**Required action**
Instruction for the data below: set down exactly the lines from the line with "met4 | 1.6 | 0 | 554 | 4.689" to the line with "max in group", inclusive, and no others.

Stored items:
################

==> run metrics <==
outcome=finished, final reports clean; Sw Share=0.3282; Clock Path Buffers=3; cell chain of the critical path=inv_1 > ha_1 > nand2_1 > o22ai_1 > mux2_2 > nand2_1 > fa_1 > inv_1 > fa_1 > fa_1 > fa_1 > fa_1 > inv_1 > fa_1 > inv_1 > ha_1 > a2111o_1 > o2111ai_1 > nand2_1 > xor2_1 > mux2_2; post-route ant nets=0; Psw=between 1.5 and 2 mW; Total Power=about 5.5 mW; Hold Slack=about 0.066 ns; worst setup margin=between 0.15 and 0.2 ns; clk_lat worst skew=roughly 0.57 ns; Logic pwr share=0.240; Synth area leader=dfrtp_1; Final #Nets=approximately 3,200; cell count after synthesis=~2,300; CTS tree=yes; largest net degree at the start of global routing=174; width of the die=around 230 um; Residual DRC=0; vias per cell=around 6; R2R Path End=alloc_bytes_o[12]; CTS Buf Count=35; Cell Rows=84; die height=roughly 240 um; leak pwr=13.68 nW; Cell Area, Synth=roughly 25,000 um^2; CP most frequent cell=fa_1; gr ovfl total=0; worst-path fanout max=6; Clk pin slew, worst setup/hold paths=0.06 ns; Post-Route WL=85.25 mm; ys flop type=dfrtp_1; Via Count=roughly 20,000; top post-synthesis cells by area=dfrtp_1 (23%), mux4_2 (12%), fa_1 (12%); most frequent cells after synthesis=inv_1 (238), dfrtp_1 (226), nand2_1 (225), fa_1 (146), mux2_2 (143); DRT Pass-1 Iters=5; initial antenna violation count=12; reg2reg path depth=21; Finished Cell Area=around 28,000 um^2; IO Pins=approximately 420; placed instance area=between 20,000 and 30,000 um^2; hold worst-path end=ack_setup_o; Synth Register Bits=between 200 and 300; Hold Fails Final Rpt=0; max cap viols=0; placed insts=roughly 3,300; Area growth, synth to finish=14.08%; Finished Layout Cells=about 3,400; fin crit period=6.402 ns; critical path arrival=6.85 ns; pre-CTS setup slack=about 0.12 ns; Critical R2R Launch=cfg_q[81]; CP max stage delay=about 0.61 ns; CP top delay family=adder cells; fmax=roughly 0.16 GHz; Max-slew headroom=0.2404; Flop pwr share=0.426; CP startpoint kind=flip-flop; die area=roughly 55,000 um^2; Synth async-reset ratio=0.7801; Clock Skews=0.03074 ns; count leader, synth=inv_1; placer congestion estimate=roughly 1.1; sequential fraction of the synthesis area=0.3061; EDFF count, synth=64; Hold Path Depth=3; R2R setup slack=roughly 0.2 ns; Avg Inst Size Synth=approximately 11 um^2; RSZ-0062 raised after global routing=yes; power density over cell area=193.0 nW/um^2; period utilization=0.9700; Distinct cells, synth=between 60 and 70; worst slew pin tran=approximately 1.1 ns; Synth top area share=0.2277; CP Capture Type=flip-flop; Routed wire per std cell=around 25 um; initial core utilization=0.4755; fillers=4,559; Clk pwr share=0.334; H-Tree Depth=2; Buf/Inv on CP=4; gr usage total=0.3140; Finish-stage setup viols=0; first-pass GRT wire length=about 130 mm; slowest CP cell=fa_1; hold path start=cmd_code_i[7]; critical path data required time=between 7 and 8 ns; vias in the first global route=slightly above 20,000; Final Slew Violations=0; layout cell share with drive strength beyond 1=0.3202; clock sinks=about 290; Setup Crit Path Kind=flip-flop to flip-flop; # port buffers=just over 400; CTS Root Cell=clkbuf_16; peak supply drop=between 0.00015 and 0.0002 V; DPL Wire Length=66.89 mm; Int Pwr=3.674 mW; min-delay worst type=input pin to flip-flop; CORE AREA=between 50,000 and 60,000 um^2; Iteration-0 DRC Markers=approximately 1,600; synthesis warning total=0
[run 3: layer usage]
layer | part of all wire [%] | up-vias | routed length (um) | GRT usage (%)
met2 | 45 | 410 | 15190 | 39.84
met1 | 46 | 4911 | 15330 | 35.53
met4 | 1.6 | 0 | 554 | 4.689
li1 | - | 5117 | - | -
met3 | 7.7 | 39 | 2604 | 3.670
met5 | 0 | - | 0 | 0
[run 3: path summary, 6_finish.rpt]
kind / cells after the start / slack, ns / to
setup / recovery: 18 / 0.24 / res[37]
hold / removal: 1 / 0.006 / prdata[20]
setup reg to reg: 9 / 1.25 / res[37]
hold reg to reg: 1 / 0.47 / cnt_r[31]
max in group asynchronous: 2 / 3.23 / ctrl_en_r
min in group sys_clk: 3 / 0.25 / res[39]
### src/shared/timer_regs.svh
// Purpose: Register map, field positions, reset values and divider counts
//          for the dual timer/counter block.
// Assumes: Registers are addressed by word index; byte address is 4x index.
// Notes:   Definitions only.
//
// Contract
// - Timer mode counts every twelve system clocks by default
// - Timer A divider bit one: divide by four
// - Timer A divider bit zero: divide by twelve
// - Timer B divides by four or twelve likewise
// - Counter mode counts falling edges of count pin
// - Timer B flag cleared by interrupt entry, software
// - Timer A flag cleared by interrupt entry, software
// - Timer B counts only while its run bit set or timer A split
// - Timer A counts only while its run bit set, except its split high half
// - Timer B gate bit makes its pin gate counting
// - Timer A gate bit makes its pin gate counting
// - Timer B source select picks pin or divided clock
// - Timer A source select picks pin or divided clock
// - Mode 00: 5-bit prescaler feeding 8-bit high byte
// - Mode 01: low and high byte form 16 bits
// - Mode 10: low byte reloads from high byte
// - Mode 11 splits timer A into two counters
`ifndef TIMER_REGS_SVH
`define TIMER_REGS_SVH

`define IDX_RUN_FLAG      8'h88
`define IDX_MODE_SEL      8'h89
`define IDX_A_LOW         8'h8a
`define IDX_B_LOW         8'h8b
`define IDX_A_HIGH        8'h8c
`define IDX_B_HIGH        8'h8d
`define IDX_CLK_DIV       8'h8e

`define RST_RUN_FLAG      8'h00
`define RST_MODE_SEL      8'h00
`define RST_CLK_DIV       8'hc7
`define RST_COUNT         8'h00

`define BIT_B_FLAG        7
`define BIT_B_RUN         6
`define BIT_A_FLAG        5
`define BIT_A_RUN         4

`define BIT_B_GATE        7
`define BIT_B_SRC         6
`define BIT_B_MODE_HI     5
`define BIT_B_MODE_LO     4
`define BIT_A_GATE        3
`define BIT_A_SRC         2
`define BIT_A_MODE_HI     1
`define BIT_A_MODE_LO     0

`define BIT_B_DIV         4
`define BIT_A_DIV         3

`define DIV_SLOW          12
`define DIV_FAST          4

`endif

### src/shared/timer_pkg.sv
// Purpose: Types shared by the dual timer/counter block.
// Assumes: Nothing beyond SystemVerilog.
// Notes:   Mode codes follow the two-bit mode field order.
package timer_pkg;

  typedef enum logic [1:0] {
    MODE_13BIT,
    MODE_16BIT,
    MODE_RELOAD8,
    MODE_SPLIT
  } timerMode_t;

  typedef logic [7:0] byte_t;

endpackage
$ cat src/design/tmdsrx_cfg.svh
`ifndef TMDSRX_CFG_SVH
`define TMDSRX_CFG_SVH

// Register byte offsets on the APB slave.
`define TRX_OFF_STATUS 12'h000
`define TRX_OFF_MASK   12'h004
`define TRX_OFF_STATE  12'h008

// Event bits shared by the status and mask registers.
`define TRX_EV_W    2
`define TRX_EV_LOST 0
`define TRX_EV_GAIN 1

// Bits of the read-only state register.
`define TRX_STATE_ACTIVE 0
`define TRX_STATE_PIXELS_PER_CLOCK_SELECT   1
`define TRX_STATE_STAGGER_SELECT_N_N 2
`define TRX_STATE_OE     3

// Reset value of the interrupt mask.
`define TRX_MASK_RST 2'h0

// Width of the activity counters.
`define TRX_CNT_W 20

// Layout of the synchronised pin vector.
`define TRX_IN_W     36
`define TRX_COMP_W   8
`define TRX_PIX_W    24
`define TRX_IN_LCLK  35
`define TRX_IN_DE    34
`define TRX_IN_RED   26
`define TRX_IN_GREEN 18
`define TRX_IN_BLUE  10
`define TRX_IN_RCTL  8
`define TRX_IN_GCTL  6
`define TRX_IN_BCTL  4
`define TRX_IN_STAGN 3
`define TRX_IN_PIXELS_PER_CLOCK_SELECT  2
`define TRX_IN_PDN   1
`define TRX_IN_PDON  0

// Control bit positions inside a lane's two-bit control field.
`define TRX_CTL_LO 0
`define TRX_CTL_HI 1

// Default pixel counts for losing and regaining the link.
`define TRX_LOST_PIX   1000000
`define TRX_RESUME_PIX 1600

`endif

$ cat src/design/tmdsrx_pkg.sv
package tmdsrx_pkg;

	`include "tmdsrx_cfg.svh"

	// Which half of a two-pixel pair the next captured pixel fills.
	typedef enum logic {
		PH_EVEN,
		PH_ODD
	} tmdsrx_phase_e;

	// Activity counter type.
	typedef logic [`TRX_CNT_W-1:0] tmdsrx_cnt_t;

	// Complete state of the receiver output stage.
	typedef struct packed {
		logic [`TRX_IN_W-1:0]  sync1;      // First synchroniser stage.
		logic [`TRX_IN_W-1:0]  sync2;      // Second synchroniser stage.
		logic                  lclk_prev;  // Link clock level one cycle back.
		tmdsrx_phase_e         phase;      // Pair position.
		logic [`TRX_PIX_W-1:0] even_pend;  // Even pixel waiting for its partner.
		logic [`TRX_PIX_W-1:0] odd_pend;   // Odd pixel waiting for the staggered slot.
		logic                  odd_late;   // Staggered odd load due next cycle.
		logic [`TRX_PIX_W-1:0] even;       // Even pixel outputs.
		logic [`TRX_PIX_W-1:0] odd;        // Odd pixel outputs.
		logic                  hsync;      // Horizontal sync output.
		logic                  vsync;      // Vertical sync output.
		logic                  de;         // Data enable output.
		logic                  channel_one_control;       // Channel one control output.
		logic                  channel_two_control;       // Channel two control output.
		logic                  output_data_clock;       // Output data clock.
		logic                  oe;         // Output enable of the pixel port.
		logic                  de_last;    // Data enable at the previous pixel.
		tmdsrx_cnt_t           idle;       // Pixels since the last enable edge.
		tmdsrx_cnt_t           res;        // Pixels of renewed activity.
		logic                  active;     // Link active flag.
		logic [`TRX_EV_W-1:0]  status;     // Sticky event bits.
		logic [`TRX_EV_W-1:0]  mask;       // Interrupt mask.
		logic                  irq;        // Interrupt output.
		logic                  pready;     // APB ready.
		logic [31:0]           prdata;     // APB read data.
		logic                  pslverr;    // APB error.
	} tmdsrx_state_s;

endpackage : tmdsrx_pkg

################

**Output for this task**
met4 | 1.6 | 0 | 554 | 4.689
li1 | - | 5117 | - | -
met3 | 7.7 | 39 | 2604 | 3.670
met5 | 0 | - | 0 | 0
[run 3: path summary, 6_finish.rpt]
kind / cells after the start / slack, ns / to
setup / recovery: 18 / 0.24 / res[37]
hold / removal: 1 / 0.006 / prdata[20]
setup reg to reg: 9 / 1.25 / res[37]
hold reg to reg: 1 / 0.47 / cnt_r[31]
max in group asynchronous: 2 / 3.23 / ctrl_en_r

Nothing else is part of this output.